**config.mk**
```make
export PLATFORM = sky130hd
export DESIGN_NAME = ballot_capture
export DESIGN_NICKNAME = d
export VERILOG_FILES = /design/src/rtl/ballot_pkg.sv /design/src/rtl/btn_debounce.sv /design/src/rtl/ballot_capture.sv
export SDC_FILE = /design/constraint.sdc
export NUM_CORES = 1
export LEC_CHECK = 0
export CORE_MARGIN = 10
export CORE_UTILIZATION = 51
export DETAILED_ROUTE_END_ITERATION = 12
export HOLD_SLACK_MARGIN = 0.08
export PLACE_DENSITY = 0.84
export SYNTH_ARGS = -nofsm -noshare
export SYNTH_HDL_FRONTEND = slang
export SYNTH_SLANG_ARGS = --single-unit
```
**constraint.sdc**
```tcl
create_clock -name clk -period 1.99 [get_ports clk]
set_clock_uncertainty 0.15 [all_clocks]
set_input_delay 0.398 -clock clk [delete_from_list [all_inputs] [get_ports clk]]
set_output_delay 0.398 -clock clk [all_outputs]
set_load 0.02 [all_outputs]
```
**src/rtl/ballot_pkg.sv**
```systemverilog
// Shared types and default sizing for the ballot capture front end.
package ballot_pkg;

  typedef enum logic [2:0] {
    ST_IDLE     = 3'd0,
    ST_ARMED    = 3'd1,
    ST_SELECTED = 3'd2,
    ST_COMMIT   = 3'd3,
    ST_LOCKED   = 3'd4
  } ballot_state_t;

  localparam int NUM_OPT_DEF      = 4;
  localparam int DEBOUNCE_CYC_DEF = 4;
  localparam int TIMEOUT_CYC_DEF  = 255;

  // True when exactly one bit of v is set.
  function automatic logic is_one_hot(input logic [31:0] v);
    return (v != 32'd0) && ((v & (v - 32'd1)) == 32'd0);
  endfunction

endpackage

```
**src/rtl/btn_debounce.sv**
```systemverilog
// One raw button: 2-FF synchroniser, stability counter, registered press pulse.
module btn_debounce #(
  parameter int DEBOUNCE_CYC = 4
) (
  input  logic clk,
  input  logic reset_n,
  input  logic raw,
  output logic level,
  output logic rise
);

  localparam int CW = $clog2(DEBOUNCE_CYC + 1);

  logic          sync1;
  logic          sync2;
  logic          level_d;
  logic [CW-1:0] cnt;

  // level flips on the DEBOUNCE_CYC-th consecutive synced sample that disagrees
  // with it; rise follows one cycle later from the delayed copy.
  always_ff @(posedge clk or negedge reset_n) begin
    if (!reset_n) begin
      sync1   <= 1'b0;
      sync2   <= 1'b0;
      level   <= 1'b0;
      level_d <= 1'b0;
      rise    <= 1'b0;
      cnt     <= '0;
    end else begin
      sync1   <= raw;
      sync2   <= sync1;
      level_d <= level;
      rise    <= level & ~level_d;
      if (sync2 != level) begin
        if (cnt == CW'(DEBOUNCE_CYC - 1)) begin
          level <= sync2;
          cnt   <= '0;
        end else begin
          cnt <= cnt + CW'(1);
        end
      end else begin
        cnt <= '0;
      end
    end
  end

endmodule

```
**src/rtl/ballot_capture.sv**
```systemverilog
// Voter session controller: debounced buttons in, one legal one-hot vote pulse out
// per officer-armed session.
module ballot_capture
  import ballot_pkg::*;
#(
  parameter int NUM_OPT      = NUM_OPT_DEF,
  parameter int DEBOUNCE_CYC = DEBOUNCE_CYC_DEF,
  parameter int TIMEOUT_CYC  = TIMEOUT_CYC_DEF
) (
  input  logic               clk,
  input  logic               reset_n,
  input  logic               session_en,
  input  logic [NUM_OPT-1:0] btn,
  input  logic               confirm_btn,
  input  logic               cancel_btn,
  output logic [NUM_OPT-1:0] vote_out,
  output logic               vote_valid,
  output logic [NUM_OPT-1:0] selection,
  output logic               booth_ready,
  output logic               timeout_err,
  output logic [7:0]         votes_cast,
  output logic [2:0]         state_dbg
);

  localparam int TW = $clog2(TIMEOUT_CYC + 1);

  logic [NUM_OPT-1:0] opt_rise;
  logic [NUM_OPT-1:0] opt_level;
  logic               confirm_rise, confirm_level;
  logic               cancel_rise, cancel_level;
  logic               unused_levels;

  for (genvar i = 0; i < NUM_OPT; i++) begin : g_opt
    btn_debounce #(.DEBOUNCE_CYC(DEBOUNCE_CYC)) u_db (
      .clk(clk), .reset_n(reset_n), .raw(btn[i]), .level(opt_level[i]), .rise(opt_rise[i])
    );
  end

  btn_debounce #(.DEBOUNCE_CYC(DEBOUNCE_CYC)) u_confirm (
    .clk(clk), .reset_n(reset_n), .raw(confirm_btn), .level(confirm_level), .rise(confirm_rise)
  );
  btn_debounce #(.DEBOUNCE_CYC(DEBOUNCE_CYC)) u_cancel (
    .clk(clk), .reset_n(reset_n), .raw(cancel_btn), .level(cancel_level), .rise(cancel_rise)
  );

  assign unused_levels = ^{opt_level, confirm_level, cancel_level};

  ballot_state_t      state_q, state_d;
  logic [NUM_OPT-1:0] sel_d, vote_d;
  logic               valid_d, tmo_err_d, ready_d, tick;
  logic [TW-1:0]      tmo_q, tmo_d;
  logic [7:0]         cast_d;

  assign state_dbg = state_q;

  // vote_valid is a single-cycle strobe with no back-pressure: it is high exactly
  // when vote_out carries a one-hot vote, and the consumer must take it that cycle.
  always_comb begin
    state_d   = state_q;
    sel_d     = selection;
    vote_d    = '0;
    valid_d   = 1'b0;
    tmo_err_d = 1'b0;
    tmo_d     = tmo_q;
    cast_d    = votes_cast;
    tick      = 1'b0;
    unique case (state_q)
      ST_IDLE: begin
        if (session_en) begin
          state_d = ST_ARMED;
          tmo_d   = '0;
        end
      end
      ST_ARMED, ST_SELECTED: begin
        if (!session_en) begin
          state_d = ST_IDLE;
          sel_d   = '0;
        end else if (opt_rise != '0) begin
          // Simultaneous presses are ambiguous, so they change nothing.
          if (is_one_hot(32'(opt_rise))) begin
            state_d = ST_SELECTED;
            sel_d   = opt_rise;
            tmo_d   = '0;
          end else begin
            tick = 1'b1;
          end
        end else if (state_q == ST_SELECTED && cancel_rise) begin
          state_d = ST_ARMED;
          sel_d   = '0;
          tmo_d   = '0;
        end else if (state_q == ST_SELECTED && confirm_rise) begin
          state_d = ST_COMMIT;
          tmo_d   = '0;
        end else begin
          tick = 1'b1;
        end
      end
      ST_COMMIT: begin
        vote_d  = selection;
        valid_d = 1'b1;
        sel_d   = '0;
        state_d = ST_LOCKED;
        if (votes_cast != 8'hff) cast_d = votes_cast + 8'd1;
      end
      ST_LOCKED: begin
        sel_d = '0;
        if (!session_en) state_d = ST_IDLE;
      end
      default: state_d = ST_IDLE;
    endcase

    if (tick) begin
      if (tmo_q == TW'(TIMEOUT_CYC - 1)) begin
        tmo_err_d = 1'b1;
        state_d   = ST_LOCKED;
        sel_d     = '0;
      end else begin
        tmo_d = tmo_q + TW'(1);
      end
    end

    ready_d = (state_d == ST_ARMED) || (state_d == ST_SELECTED);
  end

  always_ff @(posedge clk or negedge reset_n) begin
    if (!reset_n) begin
      state_q     <= ST_IDLE;
      selection   <= '0;
      vote_out    <= '0;
      vote_valid  <= 1'b0;
      timeout_err <= 1'b0;
      booth_ready <= 1'b0;
      votes_cast  <= '0;
      tmo_q       <= '0;
    end else begin
      state_q     <= state_d;
      selection   <= sel_d;
      vote_out    <= vote_d;
      vote_valid  <= valid_d;
      timeout_err <= tmo_err_d;
      booth_ready <= ready_d;
      votes_cast  <= cast_d;
      tmo_q       <= tmo_d;
    end
  end

endmodule

```
==> results of run 1 <==
-- cell type report --
| cell class | count | area share |
|---|---|---|
| clock inverter | 4 | 0.005431 |
| multi-input combinational | 172 | 0.3190 |
| sequential | 78 | 0.4725 |
| clock buffer | 12 | 0.03500 |
| inverter | 4 | 0.003621 |
| tap | 77 | 0.02323 |
| timing repair buffer | 64 | 0.1412 |
-- report_power, final --
group	switching, mW	internal, mW
clock network	0.550	0.481
registers	0.394	2.00
logic	1.29	1.28
total	2.23	3.77
-- layer usage --
layer  vias to the layer above  track usage
li1                       1072            -
met1                      1147       0.1488
met2                        75       0.2275
met3                        23      0.04670
met4                         0      0.07065
met5                         -            0
-- layout by cell type, fill, tap and decap left out, types with 9 or more instances in the layout --
| master | n |
|---|---|
| dfrtp_1 | 72 |
| buf_4 | 31 |
| nor2b_1 | 16 |
| clkbuf_8 | 10 |
| nand2_1 | 17 |
| ha_1 | 9 |
| clkdlybuf4s50_1 | 21 |
| nor2_1 | 12 |
| xnor2_1 | 11 |
| nor3b_1 | 11 |
-- metrics by stage --
stage / setup slack, ps / hold slack, ps
2_1_floorplan: 7.346 / -47.59
3_3_place_gp: -179.0 / 182.7
3_5_place_dp: -198.4 / 186.2
4_1_cts: -25.61 / 203.4
5_1_grt: -193.8 / 213.9
6_report: -94.15 / 200.7
-- synth_stat cells, drive strengths merged, types with 3 or more instances --
master | count | area share
o211ai | 7 | 0.016
nor2b | 16 | 0.031
nor3 | 4 | 0.0061
a211o | 3 | 0.0080
and3b | 3 | 0.0080
a21oi | 3 | 0.0046
dfrtp | 78 | 0.59
o21ai | 6 | 0.0092
and2 | 5 | 0.0095
nand2 | 17 | 0.019
mux2 | 7 | 0.024
inv | 4 | 0.0046
nand4 | 5 | 0.0095
ha | 9 | 0.034
nand3 | 4 | 0.0061
buf | 6 | 0.015
nor2 | 13 | 0.015
a21o | 3 | 0.0069
or3 | 4 | 0.0076
xnor2 | 11 | 0.029
nand2b | 4 | 0.0076
nor3b | 11 | 0.025
xor2 | 7 | 0.019
a22oi | 3 | 0.0069
-- worst min path at each step --
stage,cells past startpoint,startpoint,endpoint,slack [ps]
after floorplan,0,reset_n,booth_ready,-50
after global placement,0,u_cancel.sync1,u_cancel.sync2,180
after detailed placement,0,u_cancel.sync1,u_cancel.sync2,190
after CTS,0,u_cancel.sync1,u_cancel.sync2,200
after global routing,0,g_opt[1].u_db.sync1,g_opt[1].u_db.sync2,210
final,0,u_cancel.sync1,u_cancel.sync2,200
-- kinds of logic after synthesis --
| family | Yosys count | synth area share |
|---|---|---|
| and+or+nand+nor | 95 | 0.1747 |
| buffers and inverters | 12 | 0.02174 |
| AOI/OAI and AO/OA | 42 | 0.1022 |
| muxes | 7 | 0.02403 |
| DFF | 78 | 0.5950 |
| xor gates and xnor gates | 18 | 0.04805 |
| adders and majority gates | 9 | 0.03433 |
-- timing repair --
action	4_1_cts	5_1_grt
hold endpoints to repair	29	0
endpoints found under the setup margin	21	20
pin swaps	3	11
gates resized for setup	15	13
setup buffers	4	2
hold buffers	1	0
gates cloned	0	1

____

> **How to complete this task**: Where a line above contains the word "assign", copy that line.

> **Solution to this problem**:
  assign unused_levels = ^{opt_level, confirm_level, cancel_level};
  assign state_dbg = state_q;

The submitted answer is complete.